Would you print every entry exactly as it appears?

Recorded data
==*==
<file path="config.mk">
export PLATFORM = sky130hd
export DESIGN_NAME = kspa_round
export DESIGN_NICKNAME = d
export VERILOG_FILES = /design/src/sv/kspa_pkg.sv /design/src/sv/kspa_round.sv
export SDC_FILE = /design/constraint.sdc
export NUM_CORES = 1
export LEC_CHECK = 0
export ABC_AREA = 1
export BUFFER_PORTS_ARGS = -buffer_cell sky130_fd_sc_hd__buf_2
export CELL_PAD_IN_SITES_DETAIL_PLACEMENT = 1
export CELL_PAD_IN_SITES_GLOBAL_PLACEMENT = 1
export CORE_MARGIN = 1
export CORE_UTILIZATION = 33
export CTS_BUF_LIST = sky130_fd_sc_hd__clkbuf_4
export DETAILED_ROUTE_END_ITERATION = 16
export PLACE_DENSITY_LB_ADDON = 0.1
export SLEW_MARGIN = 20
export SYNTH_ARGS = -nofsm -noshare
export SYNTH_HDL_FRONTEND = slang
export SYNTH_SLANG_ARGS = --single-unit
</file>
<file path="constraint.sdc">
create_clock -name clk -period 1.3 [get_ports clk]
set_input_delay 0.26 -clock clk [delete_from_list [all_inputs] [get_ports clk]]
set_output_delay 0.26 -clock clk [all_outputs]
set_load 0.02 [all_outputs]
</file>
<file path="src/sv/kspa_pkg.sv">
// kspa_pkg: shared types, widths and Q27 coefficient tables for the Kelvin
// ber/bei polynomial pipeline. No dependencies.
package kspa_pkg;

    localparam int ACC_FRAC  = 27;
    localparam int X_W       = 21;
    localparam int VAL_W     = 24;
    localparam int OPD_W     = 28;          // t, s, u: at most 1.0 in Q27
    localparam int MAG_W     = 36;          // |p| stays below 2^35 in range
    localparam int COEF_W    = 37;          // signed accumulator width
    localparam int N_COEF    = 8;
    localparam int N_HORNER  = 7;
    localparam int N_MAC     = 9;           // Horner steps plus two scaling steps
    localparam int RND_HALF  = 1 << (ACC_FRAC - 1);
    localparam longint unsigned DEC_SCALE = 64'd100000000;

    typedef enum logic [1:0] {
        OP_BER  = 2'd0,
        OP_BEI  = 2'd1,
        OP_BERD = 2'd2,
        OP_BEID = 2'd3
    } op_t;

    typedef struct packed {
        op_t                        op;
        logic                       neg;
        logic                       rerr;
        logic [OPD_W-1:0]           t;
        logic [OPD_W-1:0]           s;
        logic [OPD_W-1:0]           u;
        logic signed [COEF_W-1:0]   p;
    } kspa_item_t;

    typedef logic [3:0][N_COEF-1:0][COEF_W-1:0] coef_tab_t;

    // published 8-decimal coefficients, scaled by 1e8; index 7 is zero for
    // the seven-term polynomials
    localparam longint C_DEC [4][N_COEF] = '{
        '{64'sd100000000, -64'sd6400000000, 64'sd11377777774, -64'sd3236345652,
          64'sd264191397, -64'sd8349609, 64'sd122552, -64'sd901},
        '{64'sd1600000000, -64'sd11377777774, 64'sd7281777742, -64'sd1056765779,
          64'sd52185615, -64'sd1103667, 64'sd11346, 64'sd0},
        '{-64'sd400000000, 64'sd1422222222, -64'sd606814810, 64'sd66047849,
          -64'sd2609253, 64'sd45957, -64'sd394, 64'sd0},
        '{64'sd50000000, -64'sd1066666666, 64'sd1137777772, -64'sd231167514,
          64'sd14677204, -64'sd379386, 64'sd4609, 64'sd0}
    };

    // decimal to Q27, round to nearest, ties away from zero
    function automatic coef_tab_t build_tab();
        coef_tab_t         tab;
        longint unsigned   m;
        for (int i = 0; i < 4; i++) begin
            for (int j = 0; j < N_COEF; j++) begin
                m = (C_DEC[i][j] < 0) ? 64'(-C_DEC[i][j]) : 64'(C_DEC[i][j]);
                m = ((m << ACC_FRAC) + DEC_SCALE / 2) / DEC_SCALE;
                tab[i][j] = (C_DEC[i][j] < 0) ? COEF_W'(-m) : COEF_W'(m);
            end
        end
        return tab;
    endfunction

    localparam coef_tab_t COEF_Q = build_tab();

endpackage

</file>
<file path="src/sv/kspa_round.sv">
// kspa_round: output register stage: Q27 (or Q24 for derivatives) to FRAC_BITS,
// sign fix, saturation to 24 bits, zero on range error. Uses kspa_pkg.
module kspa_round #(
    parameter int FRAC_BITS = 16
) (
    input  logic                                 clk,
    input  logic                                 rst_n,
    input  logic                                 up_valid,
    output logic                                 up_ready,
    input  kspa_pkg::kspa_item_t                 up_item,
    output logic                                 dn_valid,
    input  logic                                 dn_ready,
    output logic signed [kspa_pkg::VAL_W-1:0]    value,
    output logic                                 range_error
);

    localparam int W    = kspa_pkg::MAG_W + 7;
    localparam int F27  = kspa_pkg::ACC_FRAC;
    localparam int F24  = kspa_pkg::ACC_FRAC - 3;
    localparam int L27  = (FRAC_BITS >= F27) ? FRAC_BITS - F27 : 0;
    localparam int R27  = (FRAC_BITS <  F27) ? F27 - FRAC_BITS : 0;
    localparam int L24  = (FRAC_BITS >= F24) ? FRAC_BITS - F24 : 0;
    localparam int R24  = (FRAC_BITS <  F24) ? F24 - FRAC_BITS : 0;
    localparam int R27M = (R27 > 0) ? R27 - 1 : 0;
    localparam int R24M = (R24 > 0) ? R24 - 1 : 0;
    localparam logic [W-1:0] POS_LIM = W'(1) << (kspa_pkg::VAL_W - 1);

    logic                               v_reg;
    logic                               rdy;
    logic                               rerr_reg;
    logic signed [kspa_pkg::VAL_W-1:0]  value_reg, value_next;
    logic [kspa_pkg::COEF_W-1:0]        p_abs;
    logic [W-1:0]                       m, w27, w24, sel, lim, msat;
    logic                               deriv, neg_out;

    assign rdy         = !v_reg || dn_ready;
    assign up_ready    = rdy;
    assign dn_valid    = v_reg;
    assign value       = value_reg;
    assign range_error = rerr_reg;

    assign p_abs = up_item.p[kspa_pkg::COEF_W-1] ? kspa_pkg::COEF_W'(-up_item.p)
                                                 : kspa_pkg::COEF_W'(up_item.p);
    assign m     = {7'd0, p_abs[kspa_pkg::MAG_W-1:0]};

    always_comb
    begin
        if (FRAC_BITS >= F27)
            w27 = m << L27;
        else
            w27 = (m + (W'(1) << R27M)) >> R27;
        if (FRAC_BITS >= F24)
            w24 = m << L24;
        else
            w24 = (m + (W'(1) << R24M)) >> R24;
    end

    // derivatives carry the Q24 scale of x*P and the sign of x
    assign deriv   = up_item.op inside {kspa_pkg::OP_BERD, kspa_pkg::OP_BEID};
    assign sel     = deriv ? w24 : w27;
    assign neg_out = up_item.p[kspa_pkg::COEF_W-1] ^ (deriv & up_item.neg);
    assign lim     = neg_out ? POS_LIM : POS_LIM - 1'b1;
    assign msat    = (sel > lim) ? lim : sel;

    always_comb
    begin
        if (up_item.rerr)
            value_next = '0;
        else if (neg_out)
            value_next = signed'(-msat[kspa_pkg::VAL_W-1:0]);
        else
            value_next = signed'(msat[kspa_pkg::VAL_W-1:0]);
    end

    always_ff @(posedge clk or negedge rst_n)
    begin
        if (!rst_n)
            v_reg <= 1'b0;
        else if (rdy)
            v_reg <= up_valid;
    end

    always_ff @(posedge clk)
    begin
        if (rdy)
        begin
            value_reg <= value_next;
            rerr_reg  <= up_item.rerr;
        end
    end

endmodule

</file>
==*==
Answer
<file path="config.mk">
export PLATFORM = sky130hd
export DESIGN_NAME = kspa_round
export DESIGN_NICKNAME = d
export VERILOG_FILES = /design/src/sv/kspa_pkg.sv /design/src/sv/kspa_round.sv
export SDC_FILE = /design/constraint.sdc
export NUM_CORES = 1
export LEC_CHECK = 0
export ABC_AREA = 1
export BUFFER_PORTS_ARGS = -buffer_cell sky130_fd_sc_hd__buf_2
export CELL_PAD_IN_SITES_DETAIL_PLACEMENT = 1
export CELL_PAD_IN_SITES_GLOBAL_PLACEMENT = 1
export CORE_MARGIN = 1
export CORE_UTILIZATION = 33
export CTS_BUF_LIST = sky130_fd_sc_hd__clkbuf_4
export DETAILED_ROUTE_END_ITERATION = 16
export PLACE_DENSITY_LB_ADDON = 0.1
export SLEW_MARGIN = 20
export SYNTH_ARGS = -nofsm -noshare
export SYNTH_HDL_FRONTEND = slang
export SYNTH_SLANG_ARGS = --single-unit
</file>
<file path="constraint.sdc">
create_clock -name clk -period 1.3 [get_ports clk]
set_input_delay 0.26 -clock clk [delete_from_list [all_inputs] [get_ports clk]]
set_output_delay 0.26 -clock clk [all_outputs]
set_load 0.02 [all_outputs]
</file>
<file path="src/sv/kspa_pkg.sv">
// kspa_pkg: shared types, widths and Q27 coefficient tables for the Kelvin
// ber/bei polynomial pipeline. No dependencies.
package kspa_pkg;

    localparam int ACC_FRAC  = 27;
    localparam int X_W       = 21;
    localparam int VAL_W     = 24;
    localparam int OPD_W     = 28;          // t, s, u: at most 1.0 in Q27
    localparam int MAG_W     = 36;          // |p| stays below 2^35 in range
    localparam int COEF_W    = 37;          // signed accumulator width
    localparam int N_COEF    = 8;
    localparam int N_HORNER  = 7;
    localparam int N_MAC     = 9;           // Horner steps plus two scaling steps
    localparam int RND_HALF  = 1 << (ACC_FRAC - 1);
    localparam longint unsigned DEC_SCALE = 64'd100000000;

    typedef enum logic [1:0] {
        OP_BER  = 2'd0,
        OP_BEI  = 2'd1,
        OP_BERD = 2'd2,
        OP_BEID = 2'd3
    } op_t;

    typedef struct packed {
        op_t                        op;
        logic                       neg;
        logic                       rerr;
        logic [OPD_W-1:0]           t;
        logic [OPD_W-1:0]           s;
        logic [OPD_W-1:0]           u;
        logic signed [COEF_W-1:0]   p;
    } kspa_item_t;

    typedef logic [3:0][N_COEF-1:0][COEF_W-1:0] coef_tab_t;

    // published 8-decimal coefficients, scaled by 1e8; index 7 is zero for
    // the seven-term polynomials
    localparam longint C_DEC [4][N_COEF] = '{
        '{64'sd100000000, -64'sd6400000000, 64'sd11377777774, -64'sd3236345652,
          64'sd264191397, -64'sd8349609, 64'sd122552, -64'sd901},
        '{64'sd1600000000, -64'sd11377777774, 64'sd7281777742, -64'sd1056765779,
          64'sd52185615, -64'sd1103667, 64'sd11346, 64'sd0},
        '{-64'sd400000000, 64'sd1422222222, -64'sd606814810, 64'sd66047849,
          -64'sd2609253, 64'sd45957, -64'sd394, 64'sd0},
        '{64'sd50000000, -64'sd1066666666, 64'sd1137777772, -64'sd231167514,
          64'sd14677204, -64'sd379386, 64'sd4609, 64'sd0}
    };

    // decimal to Q27, round to nearest, ties away from zero
    function automatic coef_tab_t build_tab();
        coef_tab_t         tab;
        longint unsigned   m;
        for (int i = 0; i < 4; i++) begin
            for (int j = 0; j < N_COEF; j++) begin
                m = (C_DEC[i][j] < 0) ? 64'(-C_DEC[i][j]) : 64'(C_DEC[i][j]);
                m = ((m << ACC_FRAC) + DEC_SCALE / 2) / DEC_SCALE;
                tab[i][j] = (C_DEC[i][j] < 0) ? COEF_W'(-m) : COEF_W'(m);
            end
        end
        return tab;
    endfunction

    localparam coef_tab_t COEF_Q = build_tab();

endpackage

</file>
<file path="src/sv/kspa_round.sv">
// kspa_round: output register stage: Q27 (or Q24 for derivatives) to FRAC_BITS,
// sign fix, saturation to 24 bits, zero on range error. Uses kspa_pkg.
module kspa_round #(
    parameter int FRAC_BITS = 16
) (
    input  logic                                 clk,
    input  logic                                 rst_n,
    input  logic                                 up_valid,
    output logic                                 up_ready,
    input  kspa_pkg::kspa_item_t                 up_item,
    output logic                                 dn_valid,
    input  logic                                 dn_ready,
    output logic signed [kspa_pkg::VAL_W-1:0]    value,
    output logic                                 range_error
);

    localparam int W    = kspa_pkg::MAG_W + 7;
    localparam int F27  = kspa_pkg::ACC_FRAC;
    localparam int F24  = kspa_pkg::ACC_FRAC - 3;
    localparam int L27  = (FRAC_BITS >= F27) ? FRAC_BITS - F27 : 0;
    localparam int R27  = (FRAC_BITS <  F27) ? F27 - FRAC_BITS : 0;
    localparam int L24  = (FRAC_BITS >= F24) ? FRAC_BITS - F24 : 0;
    localparam int R24  = (FRAC_BITS <  F24) ? F24 - FRAC_BITS : 0;
    localparam int R27M = (R27 > 0) ? R27 - 1 : 0;
    localparam int R24M = (R24 > 0) ? R24 - 1 : 0;
    localparam logic [W-1:0] POS_LIM = W'(1) << (kspa_pkg::VAL_W - 1);

    logic                               v_reg;
    logic                               rdy;
    logic                               rerr_reg;
    logic signed [kspa_pkg::VAL_W-1:0]  value_reg, value_next;
    logic [kspa_pkg::COEF_W-1:0]        p_abs;
    logic [W-1:0]                       m, w27, w24, sel, lim, msat;
    logic                               deriv, neg_out;

    assign rdy         = !v_reg || dn_ready;
    assign up_ready    = rdy;
    assign dn_valid    = v_reg;
    assign value       = value_reg;
    assign range_error = rerr_reg;

    assign p_abs = up_item.p[kspa_pkg::COEF_W-1] ? kspa_pkg::COEF_W'(-up_item.p)
                                                 : kspa_pkg::COEF_W'(up_item.p);
    assign m     = {7'd0, p_abs[kspa_pkg::MAG_W-1:0]};

    always_comb
    begin
        if (FRAC_BITS >= F27)
            w27 = m << L27;
        else
            w27 = (m + (W'(1) << R27M)) >> R27;
        if (FRAC_BITS >= F24)
            w24 = m << L24;
        else
            w24 = (m + (W'(1) << R24M)) >> R24;
    end

    // derivatives carry the Q24 scale of x*P and the sign of x
    assign deriv   = up_item.op inside {kspa_pkg::OP_BERD, kspa_pkg::OP_BEID};
    assign sel     = deriv ? w24 : w27;
    assign neg_out = up_item.p[kspa_pkg::COEF_W-1] ^ (deriv & up_item.neg);
    assign lim     = neg_out ? POS_LIM : POS_LIM - 1'b1;
    assign msat    = (sel > lim) ? lim : sel;

    always_comb
    begin
        if (up_item.rerr)
            value_next = '0;
        else if (neg_out)
            value_next = signed'(-msat[kspa_pkg::VAL_W-1:0]);
        else
            value_next = signed'(msat[kspa_pkg::VAL_W-1:0]);
    end

    always_ff @(posedge clk or negedge rst_n)
    begin
        if (!rst_n)
            v_reg <= 1'b0;
        else if (rdy)
            v_reg <= up_valid;
    end

    always_ff @(posedge clk)
    begin
        if (rdy)
        begin
            value_reg <= value_next;
            rerr_reg  <= up_item.rerr;
        end
    end

endmodule

</file>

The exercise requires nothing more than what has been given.